#### [Work instructions]
Where does the word "registers" occur in the data below? Copy each line that holds it.

[Extracted records]
☆ ☆ ☆
### src/rtl/dht11_uart_reporter.sv
// =============================================================================
// dht11_uart_reporter : formats a DHT11 reading as "H=ddd.f T=ddd.f\r\n" on 8N1 UART
// Revision: 1.0
// =============================================================================
`default_nettype none

module dht11_uart_reporter #(
  parameter int          CLK_FREQ         = 50000000,
  parameter int          BAUD             = 115200,
  parameter logic [15:0] FRAME_COUNT_INIT = 16'h0000
) (
  input  logic        clk,
  input  logic        rst,
  input  logic        sample_valid,
  input  logic [7:0]  humidity,
  input  logic [7:0]  humidity_fraction,
  input  logic [7:0]  temp,
  input  logic [7:0]  temp_fraction,
  output logic        uart_tx,
  output logic        busy,
  output logic        dropped,
  output logic [15:0] frame_count
);

  localparam int CLKS_PER_BIT = CLK_FREQ / BAUD;
  localparam int CNT_W        = (CLKS_PER_BIT > 1) ? $clog2(CLKS_PER_BIT) : 1;
  localparam int STOP_EARLY_I = (CLKS_PER_BIT >= 2) ? CLKS_PER_BIT - 2 : 0;
  localparam logic [CNT_W-1:0] BIT_LAST   = CNT_W'(CLKS_PER_BIT - 1);
  localparam logic [CNT_W-1:0] STOP_EARLY = CNT_W'(STOP_EARLY_I);
  localparam logic [4:0]       LAST_BYTE  = 5'd16;

  typedef enum logic [2:0] {
    IDLE    = 3'd0,
    CONVERT = 3'd1,
    LOAD    = 3'd2,
    START   = 3'd3,
    DATA    = 3'd4,
    STOP    = 3'd5
  } state_t;

  state_t            state_q, state_d;
  logic [7:0]        hum_q, hum_d, hum_frac_q, hum_frac_d;
  logic [7:0]        tmp_q, tmp_d, tmp_frac_q, tmp_frac_d;
  logic [11:0]       hbcd_q, hbcd_d, tbcd_q, tbcd_d;
  logic [3:0]        hf_q, hf_d, tf_q, tf_d;
  logic [4:0]        byte_idx_q, byte_idx_d;
  logic [2:0]        bit_idx_q, bit_idx_d;
  logic [CNT_W-1:0]  cnt_q, cnt_d;
  logic [7:0]        sh_q, sh_d;
  logic              tx_q, tx_d, busy_q, busy_d, dropped_q, dropped_d;
  logic [15:0]       frame_count_q, frame_count_d;
  logic [7:0]        ch;

  function automatic logic [11:0] to_bcd(input logic [7:0] v);
    logic [11:0] b;
    b = 12'd0;
    for (int i = 7; i >= 0; i--) begin
      if (b[3:0] >= 4'd5) b[3:0] = b[3:0] + 4'd3;
      if (b[7:4] >= 4'd5) b[7:4] = b[7:4] + 4'd3;
      b = {b[10:0], v[i]};
    end
    return b;
  endfunction

  always_comb begin
    ch = 8'h0A;
    case (byte_idx_q)
      5'd0:    ch = 8'h48;
      5'd1:    ch = 8'h3D;
      5'd2:    ch = {4'h3, hbcd_q[11:8]};
      5'd3:    ch = {4'h3, hbcd_q[7:4]};
      5'd4:    ch = {4'h3, hbcd_q[3:0]};
      5'd5:    ch = 8'h2E;
      5'd6:    ch = {4'h3, hf_q};
      5'd7:    ch = 8'h20;
      5'd8:    ch = 8'h54;
      5'd9:    ch = 8'h3D;
      5'd10:   ch = {4'h3, tbcd_q[11:8]};
      5'd11:   ch = {4'h3, tbcd_q[7:4]};
      5'd12:   ch = {4'h3, tbcd_q[3:0]};
      5'd13:   ch = 8'h2E;
      5'd14:   ch = {4'h3, tf_q};
      5'd15:   ch = 8'h0D;
      default: ch = 8'h0A;
    endcase
  end

  always_comb begin
    state_d       = state_q;
    hum_d         = hum_q;
    hum_frac_d    = hum_frac_q;
    tmp_d         = tmp_q;
    tmp_frac_d    = tmp_frac_q;
    hbcd_d        = hbcd_q;
    tbcd_d        = tbcd_q;
    hf_d          = hf_q;
    tf_d          = tf_q;
    byte_idx_d    = byte_idx_q;
    bit_idx_d     = bit_idx_q;
    cnt_d         = cnt_q + 1'b1;
    sh_d          = sh_q;
    tx_d          = tx_q;
    frame_count_d = frame_count_q;
    dropped_d     = sample_valid & busy_q;

    case (state_q)
      IDLE: begin
        tx_d  = 1'b1;
        cnt_d = '0;
        if (sample_valid) begin
          hum_d      = humidity;
          hum_frac_d = humidity_fraction;
          tmp_d      = temp;
          tmp_frac_d = temp_fraction;
          state_d    = CONVERT;
        end
      end
      CONVERT: begin
        hbcd_d     = to_bcd(hum_q);
        tbcd_d     = to_bcd(tmp_q);
        hf_d       = (hum_frac_q > 8'd9) ? 4'd9 : hum_frac_q[3:0];
        tf_d       = (tmp_frac_q > 8'd9) ? 4'd9 : tmp_frac_q[3:0];
        byte_idx_d = 5'd0;
        state_d    = LOAD;
      end
      LOAD: begin
        sh_d    = ch;
        tx_d    = 1'b0;
        cnt_d   = '0;
        state_d = START;
      end
      START: begin
        if (cnt_q == BIT_LAST) begin
          tx_d      = sh_q[0];
          sh_d      = {1'b0, sh_q[7:1]};
          bit_idx_d = 3'd0;
          cnt_d     = '0;
          state_d   = DATA;
        end
      end
      DATA: begin
        if (cnt_q == BIT_LAST) begin
          cnt_d = '0;
          if (bit_idx_q == 3'd7) begin
            tx_d    = 1'b1;
            state_d = STOP;
          end else begin
            tx_d      = sh_q[0];
            sh_d      = {1'b0, sh_q[7:1]};
            bit_idx_d = bit_idx_q + 3'd1;
          end
        end
      end
      STOP: begin
        // Leave one cycle early for non-final bytes: the LOAD cycle completes the stop bit.
        if (byte_idx_q == LAST_BYTE) begin
          if (cnt_q == BIT_LAST) begin
            frame_count_d = frame_count_q + 16'd1;
            state_d       = IDLE;
          end
        end else if (cnt_q == STOP_EARLY) begin
          byte_idx_d = byte_idx_q + 5'd1;
          state_d    = LOAD;
        end
      end
      default: begin
        tx_d    = 1'b1;
        state_d = IDLE;
      end
    endcase

    busy_d = (state_d != IDLE);
  end

  always_ff @(posedge clk or posedge rst) begin
    if (rst) begin
      state_q       <= IDLE;
      hum_q         <= '0;
      hum_frac_q    <= '0;
      tmp_q         <= '0;
      tmp_frac_q    <= '0;
      hbcd_q        <= '0;
      tbcd_q        <= '0;
      hf_q          <= '0;
      tf_q          <= '0;
      byte_idx_q    <= '0;
      bit_idx_q     <= '0;
      cnt_q         <= '0;
      sh_q          <= '0;
      tx_q          <= 1'b1;
      busy_q        <= 1'b0;
      dropped_q     <= 1'b0;
      frame_count_q <= FRAME_COUNT_INIT;
    end else begin
      state_q       <= state_d;
      hum_q         <= hum_d;
      hum_frac_q    <= hum_frac_d;
      tmp_q         <= tmp_d;
      tmp_frac_q    <= tmp_frac_d;
      hbcd_q        <= hbcd_d;
      tbcd_q        <= tbcd_d;
      hf_q          <= hf_d;
      tf_q          <= tf_d;
      byte_idx_q    <= byte_idx_d;
      bit_idx_q     <= bit_idx_d;
      cnt_q         <= cnt_d;
      sh_q          <= sh_d;
      tx_q          <= tx_d;
      busy_q        <= busy_d;
      dropped_q     <= dropped_d;
      frame_count_q <= frame_count_d;
    end
  end

  assign uart_tx     = tx_q;
  assign busy        = busy_q;
  assign dropped     = dropped_q;
  assign frame_count = frame_count_q;

endmodule

`default_nettype wire

### config.mk
export PLATFORM = sky130hd
export DESIGN_NAME = dht11_uart_reporter
export DESIGN_NICKNAME = d
export VERILOG_FILES = /design/src/rtl/dht11_uart_reporter.sv
export SDC_FILE = /design/constraint.sdc
export NUM_CORES = 1
export LEC_CHECK = 0
export CORE_MARGIN = 1.5
export CORE_UTILIZATION = 45
export DETAILED_ROUTE_END_ITERATION = 10
export SETUP_SLACK_MARGIN = 0.4
export SLEW_MARGIN = 10
export SYNTH_ARGS = -nofsm -noshare
export SYNTH_HDL_FRONTEND = slang
export SYNTH_SLANG_ARGS = --single-unit
### constraint.sdc
create_clock -name clk -period 12.2 [get_ports clk]
set_input_delay 2.44 -clock clk [delete_from_list [all_inputs] [get_ports clk]]
set_output_delay 2.44 -clock clk [all_outputs]
set_load 0.01 [all_outputs]
==> run summary <==
• finished clean — outcome
• 123.7 microns — y dimension of the die
• 23520 microns — first-pass GRT wire length
• 0 — Yosys warning count
• 0 — max-cap check violation count
• 0 — number of antenna violations at the first check in global routing
• 46.67% — starting density of the core
• 0 — ANT cells
• 5.06 ns — critical path data arrival time
• 6554 sq um — netlist area before placement
• done — CTS tree
• 0 — Detail Route Antenna Nets
• 106 — number of sinks handled by clock tree synthesis
• tbcd_q[0] — hold path endpoint
• 14040 sq um — core area
• 9.443 sq um — mean cell area of the mapped netlist
• flop to flop — startpoint-to-endpoint class of the critical path
• 15300 sq um — die area
• 0.07 ns — Clock transition at path regs
• 0 — hold buffer count at CTS
• 31.90% — switching fraction of total power
• tbcd_q[0] — hold path start
• 14030 microns — sum of routed wire length over all layers
• 694 — instance count of the mapped netlist
• 0 — max-slew violation count
• 19.30% — GRT Resource Usage Total
• 793 — nets@finish
• 82 — Distinct cells, synth
• 128.4 nW/um^2 — total power divided by cell area
• 0.3088 mW — Switch Pwr
• 3.232 nW — leakage power
• no — RSZ-0062 raised after global routing
• 39.50% — period utilization
• 0.008696 ns — Clock Skews
• 0 — post-cts resize count
• hbcd_q[8] — Critical R2R Capture
• 18 — FF-to-FF path depth
• hum_q[6] — worst r2r src
• 0.6592 mW — Pint
• 31.4% — fraction of power consumed by the clock network
• 306 — First DRT Iteration DRCs
• 15.01% — layout-stage area growth over the synthesis result
• 0 — Setup-failing EPs final
• 11.38% — ratio of cells with drive above 1 in the final layout
• 12.44 ns — data required time of the worst path
• 33.67% — remaining max-slew budget at the tightest pin
• 106 — number of synthesized register bits
• 10060 microns — Detailed Place HPWL
• 0 — Post-synth EDFFs
• 2 — Hold Path Depth
• 0 ns — accumulated negative setup slack
• sky130_fd_sc_hd__dfrtp_1 — primary flip-flop cell chosen by synthesis mapping
• 11 — maximum net fanout on the critical path
• 2 — clock tree buffer depth
• 55 — pin count of the biggest net entering global routing
• 9 — number of buffers created by CTS
• 7.38 ns — reg-to-reg setup timing slack
• flop — element type at the critical path end
• 15.28 microns — final routed wire length divided by cell count
• 0.36 ns — later-pin clock latency in the skew report
• 53.68% — post-layout util
• flop — kind of start point of the critical path
• 754 — synthesized netlist net count
• 100.0% — FFs w/ async S/R, synth
• 0.9845 ns — transition time of the tightest slew-check pin
• 0 — total congestion overflow
• 105 x sky130_fd_sc_hd__dfrtp_1, 75 x sky130_fd_sc_hd__nand2_1, 60 x sky130_fd_sc_hd__nor2_1 — commonest non-fill, non-tap cells in the layout
• 0 — Hold Vio Cnt, Final
• 53 — number of port buffers
• 0.8853 — routability-driven placement congestion ratio
• 5.622 — mean number of vias per cell
• 4929 — via count of the first global-routing pass
• 26.4% — relative contribution of combinational cells to total power
• flop to flop — type of the worst min-delay path
• 4.819 ns — final worst path period need
• 123.7 microns — floorplan die width
• sky130_fd_sc_hd__dfrtp_1 — most frequent standard cell in the layout excluding fill and tap cells
• 3 — H-tree lvl count
• 207.5 MHz — maximum achievable frequency
• 43 — number of standard-cell rows in the floorplan
• 0 — number of post-CTS setup repair buffers
• 6 — 1st-pass router iterations
• 40.49% — proportion of synthesized chip area in sequential cells
• sky130_fd_sc_hd__clkbuf_16 — clock root buffer
• 5161 — total number of vias
• 54 — I/O pin count
• 0 — residual DRC count
• 0.06818 mV — VDD IR max
• 42.2% — portion of total power attributed to sequential cells
[worst max-delay path by stage]
stage / startpoint / endpoint / depth (start not counted)
after floorplan: rst / bit_idx_q[0] / 1
after global placement: hum_q[6] / hbcd_q[8] / 18
after detailed placement: hum_q[6] / hbcd_q[8] / 18
after CTS: hum_q[6] / hbcd_q[8] / 18
after global routing: hum_q[6] / hbcd_q[8] / 18
final: hum_q[6] / hbcd_q[8] / 18
[through the flow]
stage	instances	hold slack [ns]	power, mW	worst slack [ns]	area [sq um]
after floorplan	694	0.4348	0.6101	6.973	6554
after global placement	902	0.4533	0.6644	7.595	7229
after detailed placement	902	0.4582	0.6702	7.426	7229
after CTS	918	0.4845	0.9773	7.387	7537
after global routing	918	0.4968	1.022	6.967	7537
final	918	0.4791	0.9680	7.381	7537
[cells by family after synthesis]
family / after synthesis / synth area share (%)
buffers and inverters: 65 / 3.990
adder cells (fa/ha/maj): 26 / 4.945
flip-flops: 106 / 40.49
XOR/XNOR: 33 / 4.754
multiplexers: 48 / 8.686
AND/OR/NAND/NOR: 239 / 17.77
AO/OA/AOI/OAI: 177 / 19.36
[registers in the layout, indices dropped and copies added (netlist names), 4 cells and up]
register	cells
tbcd_q	10
hum_q	8
hf_q	4
tf_q	4
tmp_frac_q	8
cnt_q	9
sh_q	7
hbcd_q	10
byte_idx_q	5
hum_frac_q	8
frame_count	16
tmp_q	8
[synthesized netlist by cell type (all sizes together) (3+ instances only)]
cell type	number	area, sq um
a31oi	7	80.07
nor4	4	25.02
o21ai	57	296.5
o22ai	4	25.02
or4b	3	37.54
mux2	29	330.3
nand2	75	281.5
xor2	8	70.07
ha	25	312.8
inv	34	127.6
o21a	4	30.03
a22oi	6	55.05
nor4b	3	26.28
a22o	7	61.31
and2	8	52.55
xnor2	25	241.5
and3	11	68.82
a32o	3	30.03
nand3	21	110.1
and4	4	35.03
dfrtp	105	2628
buf	6	40.04
a21boi	3	22.52
o31ai	4	30.03
o211a	4	40.04
nor2	61	231.5
nor3	17	85.08
o22a	3	26.28
a2111oi	3	32.53
nand2b	8	50.05
mux2i	18	216.5
nor2b	11	68.82
o211ai	6	45.04
o221ai	3	26.28
a21oi	28	140.1
a21o	4	30.03
nand4	6	37.54
a211oi	11	95.09
o311ai	3	26.28
clkbuf	25	93.84
[area by class of cell]
| class | count | area [sq um] |
|---|---|---|
| inverter | 34 | 130.1 |
| clock buffer | 9 | 225.2 |
| tap | 180 | 225.2 |
| fill | 1286 | 6505 |
| timing repair buffer | 59 | 575.6 |
| multi-input combinational | 523 | 3645 |
| clock inverter | 7 | 82.58 |
| sequential | 106 | 2654 |
[critical path, stage by stage, from the launching register on]
cell,delay [ns]
sky130_fd_sc_hd__dfrtp_1,0.44
sky130_fd_sc_hd__inv_1,0.11
sky130_fd_sc_hd__ha_1,0.21
sky130_fd_sc_hd__o21bai_1,0.07
sky130_fd_sc_hd__mux2_2,0.31
sky130_fd_sc_hd__ha_1,0.24
sky130_fd_sc_hd__nand2b_1,0.12
sky130_fd_sc_hd__or4b_4,0.48
sky130_fd_sc_hd__a221oi_1,0.43
sky130_fd_sc_hd__inv_1,0.18
sky130_fd_sc_hd__ha_1,0.25
sky130_fd_sc_hd__nand2b_1,0.14
sky130_fd_sc_hd__nand2_1,0.07
sky130_fd_sc_hd__mux2i_1,0.58
sky130_fd_sc_hd__ha_1,0.40
sky130_fd_sc_hd__inv_1,0.12
sky130_fd_sc_hd__o21ai_0,0.10
sky130_fd_sc_hd__a31o_1,0.22
sky130_fd_sc_hd__a32o_1,0.25
[power groups by stage]
stage               clock network, mW  registers, mW  logic [mW]
floorplan                           0          0.402       0.208
global placement                    0          0.415       0.249
detailed placement                  0          0.417       0.254
CTS                             0.312          0.410       0.256
global route                    0.324          0.413       0.285
finish                          0.304          0.409       0.255
[routing by layer]
| layer | part of all wire (%) | wire, microns | GRT usage (%) | vias to the layer above |
|---|---|---|---|---|
| li1 | - | - | - | 2572 |
| met2 | 49 | 6832 | 32.32 | 89 |
| met3 | 2.9 | 403 | 3.709 | 7 |
| met5 | 0 | 0 | 0 | - |
| met1 | 48 | 6675 | 25.91 | 2493 |
| met4 | 0.84 | 118 | 4.454 | 0 |
Note: power is estimated with default switching activity, not from simulation.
☆ ☆ ☆
#### [Exercise solution]
[registers in the layout, indices dropped and copies added (netlist names), 4 cells and up]
stage               clock network, mW  registers, mW  logic [mW]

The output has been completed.